Stored items:
^^^^^^^^^^^^^^^^

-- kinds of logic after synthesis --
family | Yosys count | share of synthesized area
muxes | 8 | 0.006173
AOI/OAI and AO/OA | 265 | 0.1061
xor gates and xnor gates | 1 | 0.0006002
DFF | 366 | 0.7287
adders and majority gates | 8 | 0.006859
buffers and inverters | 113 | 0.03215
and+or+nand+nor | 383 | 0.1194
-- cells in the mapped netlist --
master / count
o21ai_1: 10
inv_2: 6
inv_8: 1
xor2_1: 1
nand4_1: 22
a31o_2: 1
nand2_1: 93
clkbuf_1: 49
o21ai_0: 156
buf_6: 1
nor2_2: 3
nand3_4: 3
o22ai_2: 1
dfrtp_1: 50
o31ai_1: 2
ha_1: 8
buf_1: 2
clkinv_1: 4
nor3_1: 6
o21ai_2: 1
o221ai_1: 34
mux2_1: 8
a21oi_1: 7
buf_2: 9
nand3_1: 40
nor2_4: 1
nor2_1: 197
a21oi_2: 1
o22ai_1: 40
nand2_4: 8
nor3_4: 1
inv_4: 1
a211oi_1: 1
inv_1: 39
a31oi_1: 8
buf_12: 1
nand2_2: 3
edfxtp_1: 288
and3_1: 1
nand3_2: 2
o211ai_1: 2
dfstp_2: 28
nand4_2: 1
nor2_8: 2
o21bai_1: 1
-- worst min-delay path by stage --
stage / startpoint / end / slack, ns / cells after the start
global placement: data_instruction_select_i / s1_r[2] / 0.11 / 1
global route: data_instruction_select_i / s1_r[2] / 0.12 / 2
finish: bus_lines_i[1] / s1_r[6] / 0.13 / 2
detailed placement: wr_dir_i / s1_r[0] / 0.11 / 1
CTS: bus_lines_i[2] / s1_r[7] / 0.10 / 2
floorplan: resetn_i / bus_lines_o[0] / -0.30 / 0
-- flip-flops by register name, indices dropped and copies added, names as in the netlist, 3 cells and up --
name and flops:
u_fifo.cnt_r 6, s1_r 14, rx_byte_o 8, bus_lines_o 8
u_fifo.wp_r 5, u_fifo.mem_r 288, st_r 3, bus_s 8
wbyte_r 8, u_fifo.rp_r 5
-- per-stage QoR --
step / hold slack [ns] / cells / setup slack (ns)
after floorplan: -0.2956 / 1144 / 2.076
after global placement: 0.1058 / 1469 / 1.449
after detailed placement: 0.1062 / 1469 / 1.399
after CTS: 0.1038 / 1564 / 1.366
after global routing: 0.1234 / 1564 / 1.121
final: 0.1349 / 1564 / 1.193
[config.mk]
export PLATFORM = sky130hd
export DESIGN_NAME = tmb_timer_core
export DESIGN_NICKNAME = d
export VERILOG_FILES = /design/src/hdl/tmb_pkg.sv /design/src/hdl/tmb_timer_core.sv /design/src/hdl/tmb_edge_qual.sv
export VERILOG_INCLUDE_DIRS = /design/src /design/src/hdl
export SDC_FILE = /design/constraint.sdc
export NUM_CORES = 1
export LEC_CHECK = 0
export BUFFER_PORTS_ARGS = -buffer_cell sky130_fd_sc_hd__buf_2
export CORE_ASPECT_RATIO = 1.25
export CORE_MARGIN = 2
export CORE_UTILIZATION = 44
export CTS_CLUSTER_DIAMETER = 60
export CTS_CLUSTER_SIZE = 16
export DETAILED_ROUTE_END_ITERATION = 8
export MAX_ROUTING_LAYER = met4
export SYNTH_ARGS = -nofsm -noshare
export SYNTH_HDL_FRONTEND = slang
export SYNTH_SLANG_ARGS = --single-unit
[constraint.sdc]
create_clock -name core_clk_i -period 2.9 [get_ports core_clk_i]
set_clock_uncertainty 0.1 [all_clocks]
set_input_delay 0.58 -clock core_clk_i [delete_from_list [all_inputs] [get_ports core_clk_i]]
set_output_delay 0.58 -clock core_clk_i [all_outputs]
set_load 0.03 [all_outputs]
[src/hdl/tmb_params.svh]
// Offsets, field positions and reset values of the capture/compare timer.
// Assumes inclusion by bare name from every file that decodes registers.
`ifndef TMB_PARAMS_SVH
`define TMB_PARAMS_SVH

// Register indices; byte address is four times the index
`define TMB_IDX_CFG 6'h00
`define TMB_IDX_IRQ_EN 6'h05
`define TMB_IDX_FLAG 6'h06
`define TMB_IDX_STATUS 6'h07
`define TMB_IDX_DBG 6'h08
`define TMB_IDX_LATCH 6'h09
`define TMB_IDX_CNT_LO 6'h0A
`define TMB_IDX_CNT_HI 6'h0B
`define TMB_IDX_CC_LO 6'h0C
`define TMB_IDX_CC_HI 6'h0D

// Configuration register fields
`define TMB_CFG_EN_BIT 0
`define TMB_CFG_MODE_LSB 4
`define TMB_CFG_MODE_MSB 6
`define TMB_CFG_EDGE_BIT 8
`define TMB_CFG_EVIN_BIT 9
`define TMB_CFG_W 10

// Single-bit registers keep their bit here
`define TMB_BIT0 0

// Reset values
`define TMB_RST_CFG 10'h000
`define TMB_RST_BYTE 8'h00
`define TMB_RST_WORD 16'h0000

`endif

[src/hdl/tmb_pkg.sv]
// Types shared by the capture/compare timer.
// Assumes nothing beyond a SystemVerilog compiler.
package tmb_pkg;

  typedef logic [7:0] tmb_byte_t;

  typedef enum logic [2:0]
  {
    TMB_M_PERIODIC = 3'b000,
    TMB_M_TIMEOUT = 3'b001,
    TMB_M_ON_EVENT = 3'b010,
    TMB_M_FREQ_MEAS = 3'b011,
    TMB_M_WIDTH_MEAS = 3'b100,
    TMB_M_FREQ_WIDTH = 3'b101,
    TMB_M_ONE_SHOT = 3'b110,
    TMB_M_BYTE_PWM = 3'b111
  } tmb_mode_e;

  typedef enum logic [1:0]
  {
    TMB_FW_IDLE = 2'b00,
    TMB_FW_ARMED = 2'b01,
    TMB_FW_SECOND = 2'b10
  } tmb_fw_e;

endpackage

^^^^^^^^^^^^^^^^

Task directions: Provide only the count of lines above in which the word "placement" occurs.

Result: 4